Die an der Erde ankommenden hochenergetischen Gammaphotonen lösen in der
Erdatmosphäre Teilchenschauer aus, die kurze Lichtblitze erzeugen. Diese werden
von den Teleskopen des High Energy Stereoscopic System (H.E.S.S.) in
Namibia beobachtet. Die Astrophysiker analysierten die Spektren einiger relativ
naher Blazare. Bei diesen Objekten handelt es sich um hell im Gammalicht
leuchtende Galaxien, in deren Zentrum ein aktives Schwarzes Loch Materie
verschlingt, wobei ein "Jet" aus relativistischen Teilchen in Richtung Erde
geschleudert wird.
Dabei zeigte sich klar die Absorption hochenergetischer Gammastrahlen durch
das extragalaktische Hintergrundlicht - deren Berücksichtigung ist zur Erklärung
der Spektren sogar unerlässlich.
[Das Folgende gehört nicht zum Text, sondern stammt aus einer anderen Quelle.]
**src/design/timer_consts.svh**
```systemverilog
// offsets, fields, reset values and divider counts of the dual timer
`ifndef TIMER_CONSTS_SVH
`define TIMER_CONSTS_SVH

`define TIMER_CONTROL_ADDR 8'h88
`define TIMER_MODE_ADDR 8'h89
`define TIMER0_COUNT_LOW_ADDR 8'h8A
`define TIMER1_COUNT_LOW_ADDR 8'h8B
`define TIMER0_COUNT_HIGH_ADDR 8'h8C
`define TIMER1_COUNT_HIGH_ADDR 8'h8D
`define TIMER_CLOCK_SELECT_ADDR 8'h8E

`define REG_RESET 8'h00
`define UNMAPPED_READ 8'h00

// timer_control fields
`define CTL_OVF1_BIT 7
`define CTL_RUN1_BIT 6
`define CTL_OVF0_BIT 5
`define CTL_RUN0_BIT 4
`define CTL_IRQ1_FLAG_BIT 3
`define CTL_IRQ1_EDGE_BIT 2
`define CTL_IRQ0_FLAG_BIT 1
`define CTL_IRQ0_EDGE_BIT 0

// timer_mode fields
`define MOD_GT1_BIT 7
`define MOD_CNT1_BIT 6
`define MOD_MODE1_HI 5
`define MOD_MODE1_LO 4
`define MOD_GT0_BIT 3
`define MOD_CNT0_BIT 2
`define MOD_MODE0_HI 1
`define MOD_MODE0_LO 0

// timer_clock_select fields
`define CKS_FAST1_BIT 4
`define CKS_FAST0_BIT 3
`define CKS_PRESCALE_HI 1
`define CKS_PRESCALE_LO 0
`define CKS_WRITE_MASK 8'h1B

// prescaler divisors
`define PRESCALE_DIV12 6'h0C
`define PRESCALE_DIV4 6'h04
`define PRESCALE_DIV48 6'h30
`define PRESCALE_EXT_DIV8 6'h08

// synchronised pin indices
`define PIN_IRQ0 0
`define PIN_IRQ1 1
`define PIN_EVENT0 2
`define PIN_EVENT1 3
`define PIN_EXT_OSC 4
`define PIN_COUNT 5

`endif

```
**src/design/timer_pkg.sv**
```systemverilog
// types shared by the dual timer modules
package timer_pkg;

    typedef enum logic [1:0] {
        MODE_13BIT = 2'h0,
        MODE_16BIT = 2'h1,
        MODE_8BIT_RELOAD = 2'h2,
        MODE_SPLIT = 2'h3
    } timer_mode_t;

    typedef enum logic [1:0] {
        PRESCALE_SYS_DIV12 = 2'h0,
        PRESCALE_SYS_DIV4 = 2'h1,
        PRESCALE_SYS_DIV48 = 2'h2,
        PRESCALE_EXT_DIV8 = 2'h3
    } prescale_sel_t;

endpackage : timer_pkg

```
**src/design/pin_sync_if.sv**
```systemverilog
// synchronised pin levels and edges passed from the pin synchroniser to the timers
`timescale 1ns/1ps
`include "timer_consts.svh"

interface pin_sync_if;
    logic [`PIN_COUNT-1:0] level;
    logic [`PIN_COUNT-1:0] fall;
    logic [`PIN_COUNT-1:0] rise;

    modport src (output level, output fall, output rise);
    modport dst (input level, input fall, input rise);
endinterface : pin_sync_if

```
**src/design/pin_sync.sv**
```systemverilog
// two-flop synchronisers with edge detection for the timer pins
`timescale 1ns/1ps
`include "timer_consts.svh"

module pin_sync (
    // clock and reset
    input wire logic core_clk_in,
    input wire logic rst_sync_b_in,
    // raw pins
    input wire logic [`PIN_COUNT-1:0] pins_in,
    // synchronised view
    pin_sync_if.src sync
);
    logic [`PIN_COUNT-1:0] meta_q;
    logic [`PIN_COUNT-1:0] stable_q;
    logic [`PIN_COUNT-1:0] last_q;

    genvar i;
    generate
        for (i = 0; i < `PIN_COUNT; i++) begin : g_pin
            // idle high so a released reset never looks like a falling edge
            always_ff @(posedge core_clk_in or negedge rst_sync_b_in) begin
                if (!rst_sync_b_in) begin
                    meta_q[i] <= 1'b1;
                    stable_q[i] <= 1'b1;
                    last_q[i] <= 1'b1;
                end else begin
                    meta_q[i] <= pins_in[i];
                    stable_q[i] <= meta_q[i];
                    last_q[i] <= stable_q[i];
                end
            end
            assign sync.level[i] = stable_q[i];
            assign sync.fall[i] = last_q[i] & ~stable_q[i];
            assign sync.rise[i] = ~last_q[i] & stable_q[i];
        end
    endgenerate

endmodule : pin_sync

```
**src/design/dual_timer.sv**
```systemverilog
// two classic counter/timers with control, mode, clock-select and count registers
//
// Summary of operation
// - mode 1 counts full sixteen-bit byte pair
// - mode 2 wraps low byte, reloads from high
// - set overflow flag with enable raises request
// - split mode: low byte uses timer 0 controls
// - split high byte times, runs on timer1 run
// - split: timer 1 no events, no flag
// - split: timer 1 runs unless mode 3
// - overflow flags set by hardware, cleared otherwise
// - run bits start and stop timers
// - external flags set by edge or level
// - type bit picks level or falling edge
// - gate bit adds irq pin high condition
// - counter select picks clock or event pin
// - two-bit mode field decodes four modes
// - clock select picks system or prescaled clock
// - prescale field picks 12, 4, 48, ext/8
// - unused clock-select bits read zero
// - mode 0 is 13-bit, wraps at 0x1FFF
// - run bit never clears the counts
`timescale 1ns/1ps
`include "timer_consts.svh"

module dual_timer (
    // clock and reset
    input wire logic core_clk_in,
    input wire logic rst_b_in,
    // special function register access
    input wire logic [7:0] sfr_addr_in,
    input wire logic sfr_wr_in,
    input wire logic [7:0] sfr_wdata_in,
    output logic [7:0] sfr_rdata_out,
    // interrupt controller side
    input wire logic timer0_irq_en_in,
    input wire logic timer1_irq_en_in,
    input wire logic timer0_vector_ack_in,
    input wire logic timer1_vector_ack_in,
    input wire logic ext_irq0_vector_ack_in,
    input wire logic ext_irq1_vector_ack_in,
    output logic timer0_irq_out,
    output logic timer1_irq_out,
    output logic ext_irq0_req_out,
    output logic ext_irq1_req_out,
    // overflow pulse for baud and converter triggering
    output logic timer1_ovf_pulse_out,
    // pins
    input wire logic ext_irq0_pin_b_in,
    input wire logic ext_irq1_pin_b_in,
    input wire logic timer0_event_pin_in,
    input wire logic timer1_event_pin_in,
    input wire logic ext_osc_clk_in
);
    logic rst_meta_q;
    logic rst_sync_b_q;
    logic [7:0] cr_q;
    logic [7:0] cr_d;
    logic [7:0] md_q;
    logic [7:0] cs_q;
    logic [7:0] l0_q;
    logic [7:0] l0_d;
    logic [7:0] h0_q;
    logic [7:0] h0_d;
    logic [7:0] l1_q;
    logic [7:0] l1_d;
    logic [7:0] h1_q;
    logic [7:0] h1_d;
    logic [5:0] presc_cnt_q;
    logic [5:0] presc_cnt_d;
    logic [7:0] rdata_d;

    pin_sync_if pins ();

    always_ff @(posedge core_clk_in or negedge rst_b_in) begin
        if (!rst_b_in) begin
            rst_meta_q <= 1'b0;
            rst_sync_b_q <= 1'b0;
        end else begin
            rst_meta_q <= 1'b1;
            rst_sync_b_q <= rst_meta_q;
        end
    end

    pin_sync u_pin_sync (
        .core_clk_in(core_clk_in),
        .rst_sync_b_in(rst_sync_b_q),
        .pins_in({ext_osc_clk_in, timer1_event_pin_in, timer0_event_pin_in,
                  ext_irq1_pin_b_in, ext_irq0_pin_b_in}),
        .sync(pins)
    );

    // returns {overflow, high, low} after one increment
    function automatic logic [16:0] count_step(input timer_pkg::timer_mode_t mode,
                                               input logic [7:0] lo,
                                               input logic [7:0] hi);
        logic [5:0] l5;
        logic [8:0] l9;
        logic [8:0] h9;
        l5 = {1'b0, lo[4:0]} + 6'h01;
        l9 = {1'b0, lo} + 9'h001;
        h9 = 9'h000;
        count_step = 17'h00000;
        unique case (mode)
            timer_pkg::MODE_13BIT: begin
                // upper low-byte bits are left alone and read back their held value
                h9 = {1'b0, hi} + {8'h00, l5[5]};
                count_step = {h9[8], h9[7:0], lo[7:5], l5[4:0]};
            end
            timer_pkg::MODE_16BIT: begin
                h9 = {1'b0, hi} + {8'h00, l9[8]};
                count_step = {h9[8], h9[7:0], l9[7:0]};
            end
            timer_pkg::MODE_8BIT_RELOAD: begin
                count_step = {l9[8], hi, l9[8] ? hi : l9[7:0]};
            end
            timer_pkg::MODE_SPLIT: begin
                count_step = {l9[8], hi, l9[7:0]};
            end
        endcase
    endfunction : count_step

    // register decode
    wire wr_cr = sfr_wr_in && (sfr_addr_in == `TIMER_CONTROL_ADDR);
    wire wr_md = sfr_wr_in && (sfr_addr_in == `TIMER_MODE_ADDR);
    wire wr_l0 = sfr_wr_in && (sfr_addr_in == `TIMER0_COUNT_LOW_ADDR);
    wire wr_l1 = sfr_wr_in && (sfr_addr_in == `TIMER1_COUNT_LOW_ADDR);
    wire wr_h0 = sfr_wr_in && (sfr_addr_in == `TIMER0_COUNT_HIGH_ADDR);
    wire wr_h1 = sfr_wr_in && (sfr_addr_in == `TIMER1_COUNT_HIGH_ADDR);
    wire wr_cs = sfr_wr_in && (sfr_addr_in == `TIMER_CLOCK_SELECT_ADDR);

    // field views
    wire r1 = cr_q[`CTL_RUN1_BIT];
    wire r0 = cr_q[`CTL_RUN0_BIT];
    wire e1 = cr_q[`CTL_IRQ1_EDGE_BIT];
    wire e0 = cr_q[`CTL_IRQ0_EDGE_BIT];
    wire g1 = md_q[`MOD_GT1_BIT];
    wire g0 = md_q[`MOD_GT0_BIT];
    wire cnt_sel1 = md_q[`MOD_CNT1_BIT];
    wire cnt_sel0 = md_q[`MOD_CNT0_BIT];
    wire timer_pkg::timer_mode_t mode1 =
        timer_pkg::timer_mode_t'(md_q[`MOD_MODE1_HI:`MOD_MODE1_LO]);
    wire timer_pkg::timer_mode_t mode0 =
        timer_pkg::timer_mode_t'(md_q[`MOD_MODE0_HI:`MOD_MODE0_LO]);
    wire fast1 = cs_q[`CKS_FAST1_BIT];
    wire fast0 = cs_q[`CKS_FAST0_BIT];
    wire timer_pkg::prescale_sel_t presc_sel =
        timer_pkg::prescale_sel_t'(cs_q[`CKS_PRESCALE_HI:`CKS_PRESCALE_LO]);

    // the external clock is sampled, so it must stay below a quarter of the core
    logic [5:0] presc_div;
    always_comb begin
        unique case (presc_sel)
            timer_pkg::PRESCALE_SYS_DIV12: presc_div = `PRESCALE_DIV12;
            timer_pkg::PRESCALE_SYS_DIV4: presc_div = `PRESCALE_DIV4;
            timer_pkg::PRESCALE_SYS_DIV48: presc_div = `PRESCALE_DIV48;
            timer_pkg::PRESCALE_EXT_DIV8: presc_div = `PRESCALE_EXT_DIV8;
        endcase
    end
    wire presc_src = (presc_sel == timer_pkg::PRESCALE_EXT_DIV8) ?
                     pins.rise[`PIN_EXT_OSC] : 1'b1;
    wire presc_last = (presc_cnt_q >= presc_div - 6'h01);
    wire presc_tick = presc_src && presc_last;
    assign presc_cnt_d = !presc_src ? presc_cnt_q :
                         (presc_last ? 6'h00 : presc_cnt_q + 6'h01);

    // timer clock after clock select, then counter select
    wire c0_clk_tick = fast0 ? 1'b1 : presc_tick;
    wire c1_clk_tick = fast1 ? 1'b1 : presc_tick;
    wire c0_src_tick = cnt_sel0 ? pins.fall[`PIN_EVENT0] : c0_clk_tick;
    wire c1_src_tick = cnt_sel1 ? pins.fall[`PIN_EVENT1] : c1_clk_tick;

    // gating: run bit, and irq pin high when the gate is set
    wire c0_enable = r0 && (!g0 || pins.level[`PIN_IRQ0]);
    wire c1_enable = r1 && (!g1 || pins.level[`PIN_IRQ1]);

    wire c0_split = (mode0 == timer_pkg::MODE_SPLIT);
    wire c1_active = (mode1 != timer_pkg::MODE_SPLIT);

    // timer 0 low byte (whole timer outside split mode)
    wire c0_inc = c0_enable && c0_src_tick;
    wire [16:0] c0_step = count_step(mode0, l0_q, h0_q);
    wire c0_ovf = c0_inc && c0_step[16];

    // split high byte: timer-only, run by timer 1's run bit
    wire h0_inc = c0_split && r1 && c0_clk_tick;
    wire h0_ovf = h0_inc && (h0_q == 8'hFF);

    // timer 1: in split mode it ignores its run bit, gate and event pin
    wire c1_inc = c0_split ? (c1_active && c1_clk_tick)
                           : (c1_active && c1_enable && c1_src_tick);
    wire [16:0] c1_step = count_step(mode1, l1_q, h1_q);
    wire c1_ovf = c1_inc && c1_step[16];

    // software writes win over a same-cycle count; run bit never touches counts
    assign l0_d = wr_l0 ? sfr_wdata_in : (c0_inc ? c0_step[7:0] : l0_q);
    assign h0_d = wr_h0 ? sfr_wdata_in :
                  c0_split ? (h0_inc ? h0_q + 8'h01 : h0_q) :
                  (c0_inc ? c0_step[15:8] : h0_q);
    assign l1_d = wr_l1 ? sfr_wdata_in : (c1_inc ? c1_step[7:0] : l1_q);
    assign h1_d = wr_h1 ? sfr_wdata_in : (c1_inc ? c1_step[15:8] : h1_q);

    // flag sources; timer 1 flag comes from the split high byte in split mode
    wire f1_set = c0_split ? h0_ovf : c1_ovf;
    wire f0_set = c0_ovf;
    wire f1_keep = wr_cr ? sfr_wdata_in[`CTL_OVF1_BIT]
                         : (cr_q[`CTL_OVF1_BIT] && !timer1_vector_ack_in);
    wire f0_keep = wr_cr ? sfr_wdata_in[`CTL_OVF0_BIT]
                         : (cr_q[`CTL_OVF0_BIT] && !timer0_vector_ack_in);

    // external flags: edge mode latches, level mode mirrors the inverted pin
    wire x1_keep = wr_cr ? sfr_wdata_in[`CTL_IRQ1_FLAG_BIT]
                         : (cr_q[`CTL_IRQ1_FLAG_BIT] && !ext_irq1_vector_ack_in);
    wire x0_keep = wr_cr ? sfr_wdata_in[`CTL_IRQ0_FLAG_BIT]
                         : (cr_q[`CTL_IRQ0_FLAG_BIT] && !ext_irq0_vector_ack_in);
    wire x1_next = e1 ? (pins.fall[`PIN_IRQ1] || x1_keep)
                      : !pins.level[`PIN_IRQ1];
    wire x0_next = e0 ? (pins.fall[`PIN_IRQ0] || x0_keep)
                      : !pins.level[`PIN_IRQ0];

    // a hardware set wins over a same-cycle clear
    always_comb begin
        cr_d = wr_cr ? sfr_wdata_in : cr_q;
        cr_d[`CTL_OVF1_BIT] = f1_set || f1_keep;
        cr_d[`CTL_OVF0_BIT] = f0_set || f0_keep;
        cr_d[`CTL_IRQ1_FLAG_BIT] = x1_next;
        cr_d[`CTL_IRQ0_FLAG_BIT] = x0_next;
    end

    // read mux
    always_comb begin
        unique case (sfr_addr_in)
            `TIMER_CONTROL_ADDR: rdata_d = cr_q;
            `TIMER_MODE_ADDR: rdata_d = md_q;
            `TIMER0_COUNT_LOW_ADDR: rdata_d = l0_q;
            `TIMER1_COUNT_LOW_ADDR: rdata_d = l1_q;
            `TIMER0_COUNT_HIGH_ADDR: rdata_d = h0_q;
            `TIMER1_COUNT_HIGH_ADDR: rdata_d = h1_q;
            `TIMER_CLOCK_SELECT_ADDR: rdata_d = cs_q & `CKS_WRITE_MASK;
            default: rdata_d = `UNMAPPED_READ;
        endcase
    end

    always_ff @(posedge core_clk_in or negedge rst_sync_b_q) begin
        if (!rst_sync_b_q) begin
            cr_q <= `REG_RESET;
            md_q <= `REG_RESET;
            cs_q <= `REG_RESET;
            presc_cnt_q <= 6'h00;
        end else begin
            cr_q <= cr_d;
            md_q <= wr_md ? sfr_wdata_in : md_q;
            cs_q <= wr_cs ? (sfr_wdata_in & `CKS_WRITE_MASK) : cs_q;
            presc_cnt_q <= presc_cnt_d;
        end
    end

    always_ff @(posedge core_clk_in or negedge rst_sync_b_q) begin
        if (!rst_sync_b_q) begin
            l0_q <= `REG_RESET;
            h0_q <= `REG_RESET;
            l1_q <= `REG_RESET;
            h1_q <= `REG_RESET;
        end else begin
            l0_q <= l0_d;
            h0_q <= h0_d;
            l1_q <= l1_d;
            h1_q <= h1_d;
        end
    end

    // outputs, all registered
    always_ff @(posedge core_clk_in or negedge rst_sync_b_q) begin
        if (!rst_sync_b_q) begin
            sfr_rdata_out <= `UNMAPPED_READ;
            timer0_irq_out <= 1'b0;
            timer1_irq_out <= 1'b0;
            ext_irq0_req_out <= 1'b0;
            ext_irq1_req_out <= 1'b0;
            timer1_ovf_pulse_out <= 1'b0;
        end else begin
            sfr_rdata_out <= rdata_d;
            timer0_irq_out <= cr_q[`CTL_OVF0_BIT] && timer0_irq_en_in;
            timer1_irq_out <= cr_q[`CTL_OVF1_BIT] && timer1_irq_en_in;
            ext_irq0_req_out <= cr_q[`CTL_IRQ0_FLAG_BIT];
            ext_irq1_req_out <= cr_q[`CTL_IRQ1_FLAG_BIT];
            // still pulses in split mode for baud and converter use
            timer1_ovf_pulse_out <= c1_ovf;
        end
    end

endmodule : dual_timer

```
Die Messungen liefern die bisher genauesten
Werte für die Intensität des im Universum enthaltenen Sternenlichts im
sichtbaren und infraroten Bereich und seine spektrale Verteilung. Ein besseres
Verständnis dieses diffusen Lichts, das quasi ein Archiv des leuchtenden
Universums darstellt, könnte auch zu neuen Erkenntnissen über die ersten Sterne,
ihre Entstehung und die Entwicklung von Galaxien führen.
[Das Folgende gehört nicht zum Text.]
`config.mk`:
```
export PLATFORM = sky130hd
export DESIGN_NAME = psiu_top
export DESIGN_NICKNAME = d
export VERILOG_FILES = /design/src/inc/psu_pkg.sv /design/src/logic/psu_top.sv /design/src/logic/psu_port_selector.sv
export SDC_FILE = /design/constraint.sdc
export NUM_CORES = 1
export LEC_CHECK = 0
export BUFFER_PORTS_ARGS = -buffer_cell sky130_fd_sc_hd__buf_2
export CORE_MARGIN = 5
export CORE_UTILIZATION = 51
export CTS_CLUSTER_DIAMETER = 60
export DETAILED_ROUTE_END_ITERATION = 16
export MAX_ROUTING_LAYER = met4
export PLACE_DENSITY_LB_ADDON = 0.25
export SLEW_MARGIN = 20
export SYNTH_ARGS = -nofsm -noshare
export SYNTH_HDL_FRONTEND = slang
export SYNTH_SLANG_ARGS = --single-unit
```
`constraint.sdc`:
```
create_clock -name clock -period 5 [get_ports clock]
set_clock_uncertainty 0.05 [all_clocks]
set_input_delay 1 -clock clock [delete_from_list [all_inputs] [get_ports clock]]
set_output_delay 1 -clock clock [all_outputs]
set_load 0.01 [all_outputs]
```
File: config.mk
export PLATFORM = sky130hd
export DESIGN_NAME = epi_top
export DESIGN_NICKNAME = d
export VERILOG_FILES = /design/src/inc/epi_pkg.sv /design/src/design/epi_top.sv
export SDC_FILE = /design/constraint.sdc
export NUM_CORES = 1
export LEC_CHECK = 0
export BUFFER_PORTS_ARGS = -buffer_cell sky130_fd_sc_hd__buf_2
export CORE_MARGIN = 1.5
export CORE_UTILIZATION = 55
export DETAILED_ROUTE_END_ITERATION = 12
export GPL_ROUTABILITY_DRIVEN = 0
export PLACE_DENSITY = 0.82
export SYNTH_ARGS = -nofsm -noshare
export SYNTH_HDL_FRONTEND = slang
export SYNTH_SLANG_ARGS = --single-unit
File: constraint.sdc
create_clock -name pclk -period 2.2 [get_ports pclk]
set_input_delay 0.33 -clock pclk [delete_from_list [all_inputs] [get_ports pclk]]
set_output_delay 0.33 -clock pclk [all_outputs]
set_load 0.05 [all_outputs]
File: src/inc/epi_pkg.sv
// package: register map, field positions, reset values for the pin interrupt block
package epi_pkg;
    // register byte offsets on the apb bus
    localparam logic [7:0] IRQ_SC_OFS    = 8'h00; // dedicated pin control and status
    localparam logic [7:0] PA_SC_OFS     = 8'h04; // port a status and control
    localparam logic [7:0] PA_PS_OFS     = 8'h08; // port a pin select
    localparam logic [7:0] PA_ES_OFS     = 8'h0c; // port a edge select
    localparam logic [7:0] PB_SC_OFS     = 8'h10; // port b status and control
    localparam logic [7:0] PB_PS_OFS     = 8'h14; // port b pin select
    localparam logic [7:0] PB_ES_OFS     = 8'h18; // port b edge select
    localparam logic [7:0] PD_SC_OFS     = 8'h1c; // port d status and control
    localparam logic [7:0] PD_PS_OFS     = 8'h20; // port d pin select
    localparam logic [7:0] PD_ES_OFS     = 8'h24; // port d edge select
    localparam logic [7:0] DS_A_OFS      = 8'h28; // port a drive strength
    localparam logic [7:0] DS_B_OFS      = 8'h2c; // port b drive strength
    localparam logic [7:0] DS_D_OFS      = 8'h30; // port d drive strength
    localparam logic [7:0] PIN_LVL_OFS   = 8'h34; // dedicated pin level for level-test branches
    // status and control field positions (port and dedicated pin share layout)
    localparam int SC_MOD_BIT            = 0;     // detect mode: 1 edge and level
    localparam int SC_IE_BIT             = 1;     // local interrupt enable
    localparam int SC_ACK_BIT            = 2;     // write 1 clears flag, reads 0
    localparam int SC_IF_BIT             = 3;     // interrupt flag, read only
    localparam int SC_PE_BIT             = 4;     // dedicated pin enable
    localparam int SC_EDG_BIT            = 5;     // dedicated pin polarity: 1 rising/high
    localparam int SC_PDD_BIT            = 6;     // dedicated pin pull disable
    // reset values
    localparam logic [7:0] RST_BYTE      = 8'h00;
endpackage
Mit den neuen Daten können nun kosmologische Modelle optimiert werden, um die
Rate und die Prozesse der Sternbildung seit der Entstehung des Universums besser
zu beschreiben. Und aus den Ergebnissen lässt sich bestimmen, wie die Größe des
im Gammalicht beobachtbaren Universums mit zunehmender Energie der Gammaphotonen
abnimmt. Ergänzende Messungen an weiter entfernten Blazaren wurden von der
Fermi-LAT-Kollaboration mit dem Large Area Telescope (LAT) auf dem
Fermi-Satelliten gemacht, das Gammastrahlen mit niedrigerer Energie
detektiert (astronews.com berichtete).